7章エネルギーベースモデル
7章の目標
- エネルギーベースモデル(energy-based model:EBM)の定式化方法を理解する。
- ランジュバン動力学を用いたEBMからのサンプリング方法を理解する。
- コントラスティブダイバージェンスを使って自分のEBMを訓練する。
- EBMを分析する。ランジュバン動力学のサンプリングプロセスのスナップショットを撮る。

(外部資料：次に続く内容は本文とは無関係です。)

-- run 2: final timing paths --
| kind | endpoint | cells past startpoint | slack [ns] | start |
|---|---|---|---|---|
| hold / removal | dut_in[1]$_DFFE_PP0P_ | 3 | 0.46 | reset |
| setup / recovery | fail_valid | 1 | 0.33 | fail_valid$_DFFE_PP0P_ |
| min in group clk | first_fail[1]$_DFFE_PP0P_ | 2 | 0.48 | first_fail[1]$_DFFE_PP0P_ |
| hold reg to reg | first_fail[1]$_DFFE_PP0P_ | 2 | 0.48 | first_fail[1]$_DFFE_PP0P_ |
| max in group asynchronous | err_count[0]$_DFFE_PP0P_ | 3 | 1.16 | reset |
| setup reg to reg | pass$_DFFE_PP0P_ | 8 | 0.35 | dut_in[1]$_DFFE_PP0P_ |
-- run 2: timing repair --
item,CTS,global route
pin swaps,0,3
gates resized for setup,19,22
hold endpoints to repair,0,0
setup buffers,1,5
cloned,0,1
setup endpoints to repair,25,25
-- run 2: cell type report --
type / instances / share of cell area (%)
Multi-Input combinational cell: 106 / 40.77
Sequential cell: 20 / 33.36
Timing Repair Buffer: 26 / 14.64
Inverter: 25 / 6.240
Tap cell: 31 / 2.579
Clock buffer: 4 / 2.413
File: config.mk
export PLATFORM = sky130hd
export DESIGN_NAME = gamepad_n_flat
export DESIGN_NICKNAME = d
export VERILOG_FILES = /design/src/rtl/gamepad_n_if.sv /design/src/rtl/gamepad_n.sv /design/src/flat_wrapper.sv
export SDC_FILE = /design/constraint.sdc
export NUM_CORES = 1
export LEC_CHECK = 0
export CAP_MARGIN = 10
export CORE_AREA = 3 3 211 213
export DETAILED_ROUTE_END_ITERATION = 16
export DIE_AREA = 0 0 214 216
export DONT_BUFFER_PORTS = 1
export MAX_ROUTING_LAYER = met4
export PLACE_DENSITY_LB_ADDON = 0.1
export SYNTH_ARGS = -nofsm -noshare
export SYNTH_HDL_FRONTEND = slang
export SYNTH_SLANG_ARGS = --single-unit
File: constraint.sdc
create_clock -name clk_i -period 5.8 [get_ports clk_i]
set_clock_uncertainty 0.2 [all_clocks]
set_input_delay 0 -clock clk_i [delete_from_list [all_inputs] [get_ports clk_i]]
set_output_delay 0 -clock clk_i [all_outputs]
set_load 0.1 [all_outputs]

- 制限付きボルツマンマシンなどの他のEBMについて学ぶ。
エネルギーベースモデル(EBM)は、物理システムのモデリングから重要なアイデアを借用した応用の広いの生成モデルです。ここで用いられているのは、ある事象の確率はボルツマン分布(実数値のエネルギー関数を0と1の間で正規化する特定の関数)で表現できる、というものです。この分布は1868年にルートヴィッヒ・ボルツマンが定式化したもので、熱平衡にある気体を記述するために使われました。
この章では、手書き数字の画像を生成する生成モデルの訓練に、このアイデアをどのように使うのか見ていきます。そして、EBMを訓練するためのコントラスティブダイバージェンスや、サンプリングのためのランジュバン動力学など、いくつかの新しい概念を探求します。
7.1 イントロダクション
EBMの背後にある重要な概念を説明する短い物語から始めましょう。
Long-au-Vinランニングクラブ
Diane Mixxは、フランスの架空の町Long-au-Vinの長距離走チームのヘッドコーチです。彼女はトレーナーとしての卓越した能力でよく知られており、どんなに平凡な選手でもワールドクラスのランナーに変身させることができるという評判を得ていました(図7-1)。